In order to limit system modifications to components distal to the scan lens, lenses in the articulating arm were selected such that the magnification, and resulting size of the image formed in the intermediate image plane remained the same. By keeping the magnification unchanged, the source-detector separation distances do not change and modification (as well as associated realignment) of system components proximal to the scan lens is not necessary. The overall length of the articulating arm was limited by the length of the collimated space between lens 1 and the objective. Within this space, the off-axis displacement is translated into an angular deviation which, for longer collimated space lengths, can result in clipping of the transmitted and remitted light.
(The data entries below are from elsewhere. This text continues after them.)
$ cat src/rtl/mem_bus_arbiter.sv
// mem_bus_arbiter: shares one memory port between a core and an external
// programmer. Taking over the bus holds the core in reset; giving it back
// keeps the core in reset for RST_HOLD_CYCLES more cycles.
// Optional feature macro: ARB_PROG_READBACK_EN enables programmer reads.
module mem_bus_arbiter #(
  parameter int unsigned RST_HOLD_CYCLES = 4
) (
  input  logic        clk,
  input  logic        rst_n,
  // core side
  input  logic        core_rd_en_i,
  input  logic        core_wr_en_i,
  input  logic [31:0] core_addr_i,
  input  logic [31:0] core_data_i,
  output logic [31:0] core_data_o,
  output logic        core_rst_n_o,
  // programmer side
  input  logic        prog_req_i,
  output logic        prog_gnt_o,
  input  logic        prog_valid_i,
  input  logic        prog_wr_i,
  input  logic [31:0] prog_addr_i,
  input  logic [31:0] prog_wdata_i,
  output logic [31:0] prog_rdata_o,
  output logic        prog_rvalid_o,
  output logic [15:0] prog_wr_count_o,
  // memory side
  output logic        mem_rd_en_o,
  output logic        mem_wr_en_o,
  output logic [31:0] mem_addr_o,
  output logic [31:0] mem_data_o,
  input  logic [31:0] mem_data_i
);

  localparam int unsigned CNT_W = 8;
  localparam int unsigned WCNT_W = 16;

`ifdef ARB_PROG_READBACK_EN
  localparam bit READBACK = 1'b1;
`else
  localparam bit READBACK = 1'b0;
`endif

  typedef enum logic [1:0] {RUN, HALT, PROG, RELEASE} state_t;

  state_t              state;
  logic [CNT_W-1:0]    hold_cnt;
  logic                core_rst_n_q;
  logic                prog_rvalid_q;
  logic [WCNT_W-1:0]   wr_count_q;

  logic prog_acc;
  logic prog_wr_acc;
  logic prog_rd_acc;

  // Programmer transfers only count while the bus is granted
  assign prog_acc    = (state == PROG) & prog_valid_i;
  assign prog_wr_acc = prog_acc & prog_wr_i;
  assign prog_rd_acc = prog_acc & ~prog_wr_i & READBACK;

  assign core_data_o     = mem_data_i;
  assign core_rst_n_o    = core_rst_n_q;
  assign prog_gnt_o      = rst_n & (state == PROG);
  assign prog_rvalid_o   = prog_rvalid_q;
  assign prog_rdata_o    = READBACK ? mem_data_i : 32'h0;
  assign prog_wr_count_o = wr_count_q;

  // Memory port mux: core in RUN, programmer in PROG, idle otherwise or in reset
  always_comb begin
    mem_rd_en_o = 1'b0;
    mem_wr_en_o = 1'b0;
    mem_addr_o  = 32'h0;
    mem_data_o  = 32'h0;
    if (rst_n) begin
      case (state)
        RUN: begin
          mem_rd_en_o = core_rd_en_i;
          mem_wr_en_o = core_wr_en_i;
          mem_addr_o  = core_addr_i;
          mem_data_o  = core_data_i;
        end
        PROG: begin
          if (prog_acc) begin
            mem_wr_en_o = prog_wr_acc;
            mem_rd_en_o = prog_rd_acc;
            mem_addr_o  = prog_addr_i;
            mem_data_o  = prog_wdata_i;
          end
        end
        default: ;
      endcase
    end
  end

  // Ownership FSM with core reset hold counter and write statistics
  always_ff @(posedge clk) begin
    if (!rst_n) begin
      state         <= RELEASE;
      hold_cnt      <= CNT_W'(RST_HOLD_CYCLES);
      core_rst_n_q  <= 1'b0;
      prog_rvalid_q <= 1'b0;
      wr_count_q    <= '0;
    end else begin
      // read data returns the cycle after the access, even if PROG is left
      prog_rvalid_q <= prog_rd_acc;
      case (state)
        RUN: begin
          if (prog_req_i) begin
            state        <= HALT;
            core_rst_n_q <= 1'b0;
            wr_count_q   <= '0;
          end
        end
        HALT: begin
          state <= PROG;
        end
        PROG: begin
          if (prog_wr_acc && (wr_count_q != {WCNT_W{1'b1}})) begin
            wr_count_q <= wr_count_q + WCNT_W'(1);
          end
          if (!prog_req_i) begin
            state    <= RELEASE;
            hold_cnt <= CNT_W'(RST_HOLD_CYCLES);
          end
        end
        RELEASE: begin
          if (prog_req_i) begin
            state <= PROG;
          end else if (hold_cnt == CNT_W'(1)) begin
            state        <= RUN;
            core_rst_n_q <= 1'b1;
          end else begin
            hold_cnt <= hold_cnt - CNT_W'(1);
          end
        end
        default: state <= RELEASE;
      endcase
    end
  end

endmodule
Using longer focal length lenses reduces the angular deviation in the collimated space for a given offset displacement, making them desirable for lens 1 and the objective. However, longer focal length lenses also reduce the system’s photonmigration paths within the tissue. Using larger diameter lenses and mirrors is also beneficial for preventing light clipping. We therefore used 2” diameter lenses and mirrors in the articulating arm.
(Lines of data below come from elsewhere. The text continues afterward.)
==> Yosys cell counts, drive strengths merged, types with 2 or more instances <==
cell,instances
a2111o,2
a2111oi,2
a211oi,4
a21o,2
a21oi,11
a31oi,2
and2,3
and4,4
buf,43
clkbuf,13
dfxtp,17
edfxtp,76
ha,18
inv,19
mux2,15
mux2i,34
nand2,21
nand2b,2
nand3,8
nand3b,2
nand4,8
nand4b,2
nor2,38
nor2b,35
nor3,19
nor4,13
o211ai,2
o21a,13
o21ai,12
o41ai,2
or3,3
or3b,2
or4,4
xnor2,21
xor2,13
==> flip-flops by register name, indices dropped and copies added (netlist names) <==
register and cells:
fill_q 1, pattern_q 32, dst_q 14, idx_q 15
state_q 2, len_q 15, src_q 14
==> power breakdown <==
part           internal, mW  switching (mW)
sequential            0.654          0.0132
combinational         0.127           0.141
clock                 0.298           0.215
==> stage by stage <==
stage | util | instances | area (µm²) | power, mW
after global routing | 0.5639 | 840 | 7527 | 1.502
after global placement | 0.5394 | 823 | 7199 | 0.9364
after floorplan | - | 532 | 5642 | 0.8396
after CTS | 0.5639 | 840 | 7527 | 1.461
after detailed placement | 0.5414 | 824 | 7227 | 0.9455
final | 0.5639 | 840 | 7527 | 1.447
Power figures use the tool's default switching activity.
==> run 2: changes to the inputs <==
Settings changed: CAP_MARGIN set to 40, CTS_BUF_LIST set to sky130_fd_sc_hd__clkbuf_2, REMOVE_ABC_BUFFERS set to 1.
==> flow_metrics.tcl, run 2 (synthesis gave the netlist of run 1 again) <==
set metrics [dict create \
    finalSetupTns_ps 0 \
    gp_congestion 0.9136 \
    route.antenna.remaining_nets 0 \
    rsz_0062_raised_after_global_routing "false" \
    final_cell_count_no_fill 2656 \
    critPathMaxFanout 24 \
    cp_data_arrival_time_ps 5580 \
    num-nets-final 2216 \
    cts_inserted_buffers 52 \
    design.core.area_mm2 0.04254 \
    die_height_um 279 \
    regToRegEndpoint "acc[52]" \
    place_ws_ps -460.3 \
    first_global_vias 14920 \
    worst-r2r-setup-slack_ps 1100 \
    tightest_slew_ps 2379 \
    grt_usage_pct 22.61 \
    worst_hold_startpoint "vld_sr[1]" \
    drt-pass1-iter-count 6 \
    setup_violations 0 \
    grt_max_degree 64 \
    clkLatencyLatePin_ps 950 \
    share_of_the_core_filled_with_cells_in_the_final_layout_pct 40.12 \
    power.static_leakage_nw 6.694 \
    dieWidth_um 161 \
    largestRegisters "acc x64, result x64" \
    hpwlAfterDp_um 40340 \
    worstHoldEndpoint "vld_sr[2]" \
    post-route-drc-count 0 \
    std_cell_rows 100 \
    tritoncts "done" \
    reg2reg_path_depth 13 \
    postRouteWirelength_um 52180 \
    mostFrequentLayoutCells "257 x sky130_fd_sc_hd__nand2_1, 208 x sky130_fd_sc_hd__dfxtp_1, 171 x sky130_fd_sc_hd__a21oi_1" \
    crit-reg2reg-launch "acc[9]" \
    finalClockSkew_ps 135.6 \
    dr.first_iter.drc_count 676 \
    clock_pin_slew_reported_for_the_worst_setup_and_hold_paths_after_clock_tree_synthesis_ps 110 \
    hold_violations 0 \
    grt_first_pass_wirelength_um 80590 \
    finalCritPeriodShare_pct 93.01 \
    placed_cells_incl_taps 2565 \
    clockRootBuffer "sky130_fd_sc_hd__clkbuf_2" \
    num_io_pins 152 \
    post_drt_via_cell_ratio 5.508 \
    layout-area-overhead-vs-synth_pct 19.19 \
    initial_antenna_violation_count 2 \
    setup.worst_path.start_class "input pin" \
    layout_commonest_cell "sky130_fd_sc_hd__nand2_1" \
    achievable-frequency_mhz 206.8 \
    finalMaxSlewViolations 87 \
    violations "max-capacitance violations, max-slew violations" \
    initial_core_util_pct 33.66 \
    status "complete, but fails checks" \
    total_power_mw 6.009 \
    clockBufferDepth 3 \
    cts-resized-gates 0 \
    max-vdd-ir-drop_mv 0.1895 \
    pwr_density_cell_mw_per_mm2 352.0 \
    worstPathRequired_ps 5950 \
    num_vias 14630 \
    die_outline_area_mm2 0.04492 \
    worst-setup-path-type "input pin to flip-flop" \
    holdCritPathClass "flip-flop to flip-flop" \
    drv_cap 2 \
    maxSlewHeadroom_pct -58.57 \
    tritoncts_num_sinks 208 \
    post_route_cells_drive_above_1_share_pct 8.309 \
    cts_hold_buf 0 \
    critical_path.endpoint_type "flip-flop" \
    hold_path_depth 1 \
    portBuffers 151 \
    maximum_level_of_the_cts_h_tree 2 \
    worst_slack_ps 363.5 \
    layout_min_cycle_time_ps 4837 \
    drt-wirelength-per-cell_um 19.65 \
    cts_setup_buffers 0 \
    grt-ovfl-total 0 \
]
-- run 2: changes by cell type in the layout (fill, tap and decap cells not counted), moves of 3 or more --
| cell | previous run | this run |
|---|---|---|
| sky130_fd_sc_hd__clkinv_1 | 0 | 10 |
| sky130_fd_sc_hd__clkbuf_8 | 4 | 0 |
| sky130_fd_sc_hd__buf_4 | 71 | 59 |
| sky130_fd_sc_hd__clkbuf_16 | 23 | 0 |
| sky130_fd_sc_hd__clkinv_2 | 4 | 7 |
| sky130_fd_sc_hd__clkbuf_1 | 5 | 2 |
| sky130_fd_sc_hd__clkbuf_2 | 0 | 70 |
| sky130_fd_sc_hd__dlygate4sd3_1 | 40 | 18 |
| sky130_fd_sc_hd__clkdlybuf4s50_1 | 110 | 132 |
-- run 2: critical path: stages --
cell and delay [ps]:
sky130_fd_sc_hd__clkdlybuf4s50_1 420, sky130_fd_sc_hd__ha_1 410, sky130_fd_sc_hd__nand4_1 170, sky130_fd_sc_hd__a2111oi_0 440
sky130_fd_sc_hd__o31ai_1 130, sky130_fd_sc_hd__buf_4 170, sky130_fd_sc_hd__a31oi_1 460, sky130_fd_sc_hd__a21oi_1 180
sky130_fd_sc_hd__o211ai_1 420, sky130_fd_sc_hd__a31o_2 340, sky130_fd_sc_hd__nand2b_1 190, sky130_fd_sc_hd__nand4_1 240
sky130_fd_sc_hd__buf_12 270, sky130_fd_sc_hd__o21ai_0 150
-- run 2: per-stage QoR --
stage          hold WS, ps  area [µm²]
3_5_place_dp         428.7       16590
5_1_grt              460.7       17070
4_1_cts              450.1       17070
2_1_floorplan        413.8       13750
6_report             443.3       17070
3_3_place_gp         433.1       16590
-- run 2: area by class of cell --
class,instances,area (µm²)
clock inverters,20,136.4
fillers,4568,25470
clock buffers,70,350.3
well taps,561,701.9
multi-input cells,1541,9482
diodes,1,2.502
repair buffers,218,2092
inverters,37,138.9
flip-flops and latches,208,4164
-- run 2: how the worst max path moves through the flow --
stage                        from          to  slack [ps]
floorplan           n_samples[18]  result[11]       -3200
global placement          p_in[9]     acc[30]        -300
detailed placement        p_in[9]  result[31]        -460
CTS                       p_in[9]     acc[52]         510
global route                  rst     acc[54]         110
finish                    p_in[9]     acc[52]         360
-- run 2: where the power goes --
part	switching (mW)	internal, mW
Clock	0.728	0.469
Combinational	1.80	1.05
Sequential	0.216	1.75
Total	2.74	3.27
### config.mk
export PLATFORM = sky130hd
export DESIGN_NAME = next_pc_unit
export DESIGN_NICKNAME = d
export VERILOG_FILES = /design/src/rtl/ozone_pc_pkg.sv /design/src/rtl/pred_tracker.sv /design/src/rtl/next_pc_unit.sv
export SDC_FILE = /design/constraint.sdc
export NUM_CORES = 1
export LEC_CHECK = 0
export CAP_MARGIN = 15
export CORE_MARGIN = 5
export CORE_UTILIZATION = 39
export CTS_CLUSTER_DIAMETER = 120
export DETAILED_ROUTE_END_ITERATION = 8
export GPL_TIMING_DRIVEN = 0
export PLACE_DENSITY_LB_ADDON = 0.3
export RECOVER_POWER = 25
export SLEW_MARGIN = 30
export SYNTH_ARGS = -nofsm -noshare
export SYNTH_HDL_FRONTEND = slang
export SYNTH_SLANG_ARGS = --single-unit
### constraint.sdc
create_clock -name clk -period 2.1 [get_ports clk]
set_input_delay 0.21 -clock clk [delete_from_list [all_inputs] [get_ports clk]]
set_output_delay 0.21 -clock clk [all_outputs]
set_load 0.02 [all_outputs]
$ cat src/rtl/rv_pkg.sv
// Shared rv32i decode definitions: major opcodes, out_type bit positions and
// the load scoreboard state encoding.
package rv_pkg;

    localparam logic [6:0] OP_R      = 7'b0110011;
    localparam logic [6:0] OP_I      = 7'b0010011;
    localparam logic [6:0] OP_STORE  = 7'b0100011;
    localparam logic [6:0] OP_LOAD   = 7'b0000011;
    localparam logic [6:0] OP_BRANCH = 7'b1100011;
    localparam logic [6:0] OP_JALR   = 7'b1100111;
    localparam logic [6:0] OP_JAL    = 7'b1101111;
    localparam logic [6:0] OP_AUIPC  = 7'b0010111;
    localparam logic [6:0] OP_LUI    = 7'b0110111;
    localparam logic [6:0] OP_FENCE  = 7'b0001111;
    localparam logic [6:0] OP_SYSTEM = 7'b1110011;

    localparam int TYPE_W   = 11;
    localparam int T_R      = 0;
    localparam int T_I      = 1;
    localparam int T_STORE  = 2;
    localparam int T_LOAD   = 3;
    localparam int T_BRANCH = 4;
    localparam int T_JALR   = 5;
    localparam int T_JAL    = 6;
    localparam int T_AUIPC  = 7;
    localparam int T_LUI    = 8;
    localparam int T_FENCE  = 9;
    localparam int T_SYSTEM = 10;

    typedef enum logic [1:0] {
        SB_IDLE  = 2'd0,
        SB_HELD  = 2'd1,
        SB_COUNT = 2'd2
    } sb_state_e;

    function automatic logic [TYPE_W-1:0] type_onehot(input int unsigned idx);
        type_onehot = {{(TYPE_W-1){1'b0}}, 1'b1} << idx;
    endfunction

endpackage
$ cat src/rtl/sram_fifo_ctrl.sv
// sram_fifo_ctrl: streaming FIFO on a single-port 512x16 SRAM macro.
// One macro access per cycle, round-robin between write and read when both
// want the port; a 2-entry prefetch buffer (head/skid) hides read latency.
// Optional feature macro: SRAM_FIFO_BYPASS_EN -- when the SRAM and read pipe
// are empty and the buffer has room, pushes go straight into the buffer.
module sram_fifo_ctrl #(
  parameter int WIDTH      = 16,
  parameter int ADDR_WIDTH = 9
) (
  input  logic                  CLK,
  input  logic                  RESET,
  sram_fifo_ctrl_if.slave       fifo,
  output logic                  sram_ceb,
  output logic                  sram_web,
  output logic [ADDR_WIDTH-1:0] sram_a,
  output logic [WIDTH-1:0]      sram_d,
  input  logic [WIDTH-1:0]      sram_q,
  output logic [1:0]            sram_rtsel,
  output logic [1:0]            sram_wtsel
);

  localparam logic [ADDR_WIDTH:0]   DEPTH_C  = {1'b1, {ADDR_WIDTH{1'b0}}};
  localparam logic [ADDR_WIDTH:0]   CNT_ONE  = {{ADDR_WIDTH{1'b0}}, 1'b1};
  localparam logic [ADDR_WIDTH:0]   CNT_ZERO = {(ADDR_WIDTH+1){1'b0}};
  localparam logic [ADDR_WIDTH-1:0] PTR_ONE  = {{(ADDR_WIDTH-1){1'b0}}, 1'b1};

  // Registered state
  logic [ADDR_WIDTH-1:0] wr_ptr_r;
  logic [ADDR_WIDTH-1:0] rd_ptr_r;
  logic [ADDR_WIDTH:0]   sram_cnt_r;
  logic                  inflight_r;
  logic [WIDTH-1:0]      head_r;
  logic [WIDTH-1:0]      skid_r;
  logic [1:0]            buf_cnt_r;
  logic                  last_grant_r;   // 0 = write won last contest, 1 = read
  logic [ADDR_WIDTH-1:0] last_a_r;
  logic [WIDTH-1:0]      last_d_r;

  // Combinational control
  logic                  full_s;
  logic                  rd_req_s;
  logic                  wr_req_s;
  logic                  byp_ok_s;
  logic                  byp_s;
  logic                  push_ready_s;
  logic                  contested_s;
  logic                  wr_grant_s;
  logic                  rd_grant_s;
  logic                  pop_s;
  logic                  in_valid_s;
  logic [WIDTH-1:0]      in_data_s;
  logic [WIDTH-1:0]      head_n_s;
  logic [WIDTH-1:0]      skid_n_s;
  logic [1:0]            buf_cnt_n_s;
  logic [ADDR_WIDTH:0]   sram_cnt_n_s;
  logic [ADDR_WIDTH-1:0] sram_a_s;
  logic [WIDTH-1:0]      sram_d_s;

  assign full_s   = (sram_cnt_r == DEPTH_C);
  // A read is worth issuing only if its data will have a buffer slot to land in.
  assign rd_req_s = !RESET && (sram_cnt_r != CNT_ZERO) &&
                    ((buf_cnt_r + {1'b0, inflight_r}) < 2'd2);

`ifdef SRAM_FIFO_BYPASS_EN
  // Bypass only while nothing older is in the SRAM or the read pipe.
  assign byp_ok_s = !RESET && (sram_cnt_r == CNT_ZERO) && !inflight_r &&
                    (buf_cnt_r != 2'd2);
`else
  assign byp_ok_s = 1'b0;
`endif

  // Ready depends only on state: low when a read would win the contest.
  assign push_ready_s = !RESET && !full_s && !(rd_req_s && !last_grant_r);
  assign byp_s        = fifo.push_valid && push_ready_s && byp_ok_s;
  assign wr_req_s     = !RESET && fifo.push_valid && !full_s && !byp_ok_s;
  assign contested_s  = wr_req_s && rd_req_s;
  assign pop_s        = (buf_cnt_r != 2'd0) && fifo.pop_ready;
  assign in_valid_s   = inflight_r || byp_s;
  assign in_data_s    = inflight_r ? sram_q : fifo.push_data;

  // Round-robin arbitration for the single macro port.
  always_comb begin
    wr_grant_s = 1'b0;
    rd_grant_s = 1'b0;
    if (contested_s) begin
      if (last_grant_r) begin
        wr_grant_s = 1'b1;
      end else begin
        rd_grant_s = 1'b1;
      end
    end else begin
      wr_grant_s = wr_req_s;
      rd_grant_s = rd_req_s;
    end
  end

  // Macro command: address/data hold their last value when idle.
  always_comb begin
    sram_a_s = last_a_r;
    sram_d_s = last_d_r;
    if (wr_grant_s) begin
      sram_a_s = wr_ptr_r;
      sram_d_s = fifo.push_data;
    end else if (rd_grant_s) begin
      sram_a_s = rd_ptr_r;
    end else begin
      sram_a_s = last_a_r;
    end
  end

  // SRAM word count follows the granted access.
  always_comb begin
    sram_cnt_n_s = sram_cnt_r;
    case ({wr_grant_s, rd_grant_s})
      2'b10:   sram_cnt_n_s = sram_cnt_r + CNT_ONE;
      2'b01:   sram_cnt_n_s = sram_cnt_r - CNT_ONE;
      default: sram_cnt_n_s = sram_cnt_r;
    endcase
  end

  // Prefetch buffer update: incoming word vs. pop, keeping head oldest.
  always_comb begin
    head_n_s    = head_r;
    skid_n_s    = skid_r;
    buf_cnt_n_s = buf_cnt_r;
    case ({in_valid_s, pop_s})
      2'b10: begin
        if (buf_cnt_r == 2'd0) begin
          head_n_s    = in_data_s;
          buf_cnt_n_s = 2'd1;
        end else begin
          skid_n_s    = in_data_s;
          buf_cnt_n_s = 2'd2;
        end
      end
      2'b01: begin
        head_n_s    = skid_r;
        buf_cnt_n_s = buf_cnt_r - 2'd1;
      end
      2'b11: begin
        if (buf_cnt_r == 2'd1) begin
          head_n_s = in_data_s;
        end else begin
          head_n_s = skid_r;
          skid_n_s = in_data_s;
        end
      end
      default: begin
        buf_cnt_n_s = buf_cnt_r;
      end
    endcase
  end

  // State registers; reset discards any in-flight read data.
  always_ff @(posedge CLK) begin
    if (RESET) begin
      wr_ptr_r     <= {ADDR_WIDTH{1'b0}};
      rd_ptr_r     <= {ADDR_WIDTH{1'b0}};
      sram_cnt_r   <= CNT_ZERO;
      inflight_r   <= 1'b0;
      head_r       <= {WIDTH{1'b0}};
      skid_r       <= {WIDTH{1'b0}};
      buf_cnt_r    <= 2'd0;
      last_grant_r <= 1'b0;
      last_a_r     <= {ADDR_WIDTH{1'b0}};
      last_d_r     <= {WIDTH{1'b0}};
    end else begin
      if (wr_grant_s) begin
        wr_ptr_r <= wr_ptr_r + PTR_ONE;
        last_d_r <= fifo.push_data;
      end
      if (rd_grant_s) begin
        rd_ptr_r <= rd_ptr_r + PTR_ONE;
      end
      if (wr_grant_s || rd_grant_s) begin
        last_a_r <= sram_a_s;
      end
      if (contested_s) begin
        last_grant_r <= rd_grant_s;
      end
      sram_cnt_r <= sram_cnt_n_s;
      inflight_r <= rd_grant_s;
      head_r     <= head_n_s;
      skid_r     <= skid_n_s;
      buf_cnt_r  <= buf_cnt_n_s;
    end
  end

  assign sram_ceb   = !(wr_grant_s || rd_grant_s);
  assign sram_web   = !wr_grant_s;
  assign sram_a     = sram_a_s;
  assign sram_d     = sram_d_s;
  assign sram_rtsel = 2'b00;
  assign sram_wtsel = 2'b00;

  assign fifo.push_ready = push_ready_s;
  assign fifo.pop_valid  = (buf_cnt_r != 2'd0);
  assign fifo.pop_data   = head_r;
  assign fifo.count      = sram_cnt_r + {{ADDR_WIDTH{1'b0}}, inflight_r} +
                           {{(ADDR_WIDTH-1){1'b0}}, buf_cnt_r};
  assign fifo.full       = full_s;
  assign fifo.empty      = (fifo.count == CNT_ZERO);

endmodule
To optimize the optical paths in the system we developed an LOT ray tracing program using Matlab. The program was implemented using geometric optics and the thin lens equation. The path of each ray is updated each time the user changes a system parameter or component. The purpose of the program was to verify how and where clipping might occur for different focal length lenses and under various image acquisition settings. A screen shot of the user interface is shown in Fig. 3(a)
Fig. 3 Screenshots of LOT ray tracing software. (a) Ray tracing for the incident source light (blue), remitted absorption light (red) and emitting fluorescence light (green). All axes are shown in millimeters. (b) Clipping of the incident light is observed when the galvanometer mirrors are rotated during a scan. (c) Clipping of the off-axis returning light during a scan.
. The user can set the diameter and focal length of all lenses, the sizes of the polarizing beam splitter, dichroic beam splitter, and galvanometer mirrors, the number and pitch of the detector channels, the spacing between components, as well as the angle of the galvanometer mirror. In order to animate a one-dimensional sweep, the program increments the angle of the galvanometer mirror through its minimum and maximum values (as determined by the galvanometer voltage setting) updating the ray position for each galvanometer angle. Figure 3(b) illustrates how the simulation can be used to determine that for this lens configuration, clipping of the incident beam will occur when the galvanometers scan to an angle of 6 degrees, corresponding to a field of view of 16 x 16 mm. Visualizing the returning light path reveals that clipping of the returning beam is more restrictive. Figure 3(c) shows that when the galvanometer mirrors are positioned at an angle of 5 degrees, corresponding to a field of view 13.2 x 13.2 mm, the incident light reaches the sample plane, but clipping of the returning light occurs. In order to scan a 13.2 x 13.2 mm field of view, the distance between the tube lens and objective must be reduced to less than 500 mm.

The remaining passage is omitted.